Humour is subjective. Art is required to be judged by the individual. It’s how we figure out that our mouth is not the only place where taste can be discerned. And, of course, it’s impossible for all to agree on what comedy means, anymore than we can be uniform in our response to the flavour of olives. My love of humour tends toward the silly and the slapstick. I don’t understand how my bride absolutely hates silly comedy yet she loves scatological humour. To me, the silliness found in Monty Python sketches is innocent and wise at the same moment. The Three Stooges enthralled me as a child with their antics of mayhem. Later, I laughed at the absurd body language of Jerry Lewis, Dick Van Dyke, Rowan Atkinson, and Jim Carrey.

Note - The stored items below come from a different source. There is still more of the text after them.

--- config.mk ---
export PLATFORM = sky130hd
export DESIGN_NAME = vec_irq_ctrl
export DESIGN_NICKNAME = d
export VERILOG_FILES = /design/src/rtl/vic_pkg.sv /design/src/rtl/vic_enable.sv /design/src/rtl/vic_arbiter.sv /design/src/rtl/vic_ack.sv /design/src/rtl/vec_irq_ctrl.sv
export SDC_FILE = /design/constraint.sdc
export NUM_CORES = 1
export LEC_CHECK = 0
export BUFFER_PORTS_ARGS = -buffer_cell sky130_fd_sc_hd__buf_2
export CAP_MARGIN = 25
export CORE_ASPECT_RATIO = 1.2
export CORE_MARGIN = 4
export CORE_UTILIZATION = 45
export CTS_CLUSTER_DIAMETER = 100
export DETAILED_ROUTE_END_ITERATION = 7
export PLACE_DENSITY_LB_ADDON = 0.2
export SYNTH_ARGS = -nofsm -noshare
export SYNTH_HDL_FRONTEND = slang
export SYNTH_HIERARCHICAL = 1
export SYNTH_SLANG_ARGS = --single-unit
--- constraint.sdc ---
create_clock -name clk -period 1 [get_ports clk]
set_input_delay 0.2 -clock clk [delete_from_list [all_inputs] [get_ports clk]]
set_output_delay 0.2 -clock clk [all_outputs]
set_load 0.05 [all_outputs]
### src/rtl/prio_intc_datapath.sv
module prio_intc_datapath
  import prio_intc_pkg::*;
#(
  parameter int N  = NUM_SRC,
  parameter int PW = PRIO_W,
  parameter int DW = DATA_W,
  parameter int IW = IDX_W
) (
  input  logic                  clk,
  input  logic                  rstN,
  input  logic [N-1:0]          irqIn,
  input  strobe_t               stb,
  input  logic [DW-1:0]         wrData,
  output logic [DW-1:0]         rdData,
  output logic [N-1:0]          rawReq,
  output logic [N*PW-1:0]       prioFlat,
  output logic [N-1:0]          tgtVec,
  output logic [NUM_TGT*PW-1:0] thrFlat,
  output logic [NUM_TGT-1:0]    vecValid,
  output logic [NUM_TGT*IW-1:0] vecIdx
);
  localparam int RAW_PAD_W = 2 * DW;

  logic [PW-1:0] prioQ [N];
  logic [N-1:0]  polQ;
  logic [N-1:0]  swQ;
  logic [PW-1:0] thrQ  [NUM_TGT];
  logic [IW-1:0] vIdxQ [NUM_TGT];
  logic [NUM_TGT-1:0] vValidQ;
  logic [RAW_PAD_W-1:0] rawPad;

  // per-line configuration storage
  for (genvar g = 0; g < N; g++) begin : gLine
    always_ff @(posedge clk or negedge rstN) begin
      if (!rstN) begin
        prioQ[g]  <= '0;
        tgtVec[g] <= 1'b0;
        polQ[g]   <= 1'b0;
        swQ[g]    <= 1'b0;
      end else if (stb.cfgWe && (stb.idx == IW'(g))) begin
        prioQ[g]  <= wrData[CFG_PRIO_LSB +: PW];
        tgtVec[g] <= wrData[CFG_TGT_BIT];
        polQ[g]   <= wrData[CFG_POL_BIT];
        swQ[g]    <= wrData[CFG_SW_BIT];
      end
    end
    assign prioFlat[g*PW +: PW] = prioQ[g];
  end

  assign rawReq = (irqIn ^ polQ) | swQ;
  assign rawPad = RAW_PAD_W'(rawReq);

  // per-target threshold, arbiter and vector register
  for (genvar t = 0; t < NUM_TGT; t++) begin : gTgt
    logic          winValid;
    logic [IW-1:0] winIdx;

    always_ff @(posedge clk or negedge rstN) begin
      if (!rstN)              thrQ[t] <= '0;
      else if (stb.thrWe[t])  thrQ[t] <= wrData[PW-1:0];
    end

    prio_intc_arbiter #(
      .N(N), .PW(PW), .IW(IW), .TGT(t[0])
    ) uArb (
      .rawReq   (rawReq),
      .prioFlat (prioFlat),
      .tgtVec   (tgtVec),
      .threshold(thrQ[t]),
      .winValid (winValid),
      .winIdx   (winIdx)
    );

    always_ff @(posedge clk or negedge rstN) begin
      if (!rstN) begin
        vValidQ[t] <= 1'b0;
        vIdxQ[t]   <= '0;
      end else begin
        vValidQ[t] <= winValid;
        vIdxQ[t]   <= winValid ? winIdx : '0;
      end
    end

    assign thrFlat[t*PW +: PW] = thrQ[t];
    assign vecIdx[t*IW +: IW]  = vIdxQ[t];
  end

  assign vecValid = vValidQ;

  // read mux
  always_comb begin
    rdData = '0;
    unique case (stb.rdSel)
      RD_CFG: begin
        rdData[CFG_PRIO_LSB +: PW] = prioQ[stb.idx];
        rdData[CFG_TGT_BIT]        = tgtVec[stb.idx];
        rdData[CFG_POL_BIT]        = polQ[stb.idx];
        rdData[CFG_SW_BIT]         = swQ[stb.idx];
      end
      RD_THR: rdData[PW-1:0] = thrQ[stb.sub];
      RD_VEC: begin
        rdData[DW-1]   = vValidQ[stb.sub];
        rdData[IW-1:0] = vIdxQ[stb.sub];
      end
      RD_RAW: rdData = stb.sub ? rawPad[RAW_PAD_W-1:DW] : rawPad[DW-1:0];
      default: rdData = '0;
    endcase
  end
endmodule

My favourite actors are also comedians. Sometimes the line between pathos and buffoonery can seem gauze-like. Robin Williams mastered this dichotomy as did Jack Lemmon before him. Humour is perhaps the most provocative art form. The double entendre found in most witticisms sets up a conflict in the mind, making it difficult to decide the truth. Stand-up comedy is challenging in this way as it reminds me of the court jesters of centuries ago trying to please the royal master while playing to the impoverished masses. Editorial cartoonists like Michael deAdder perform a similar function of pillorying political figures to make an inconvenient truth apparent. In these cases we might join in mocking laughter; “The joke’s on you!”

Comedy has to catch you at the right moment. This year is the 50th anniversary of that comedic phenomenon Saturday Night Live. Lorne Michaels deserves credit for creating this iconic television show and nurturing hundreds of comics in the process. Dark, silly, political, sexual, racial, religious and physical humour are blended like a box of specialty chocolates. The spontaneous nature of the sketches, the improvisations, can land with a bang or a plop. Something coming off funny can depend on the mood of the audience as much as the skill of the performer.

What strikes your funny-bone may be arbitrary, yet comedy is necessary to our mental health. It’s no accident that situational comedies on television have been a staple of that medium. We need to laugh most when the situation seems most dire.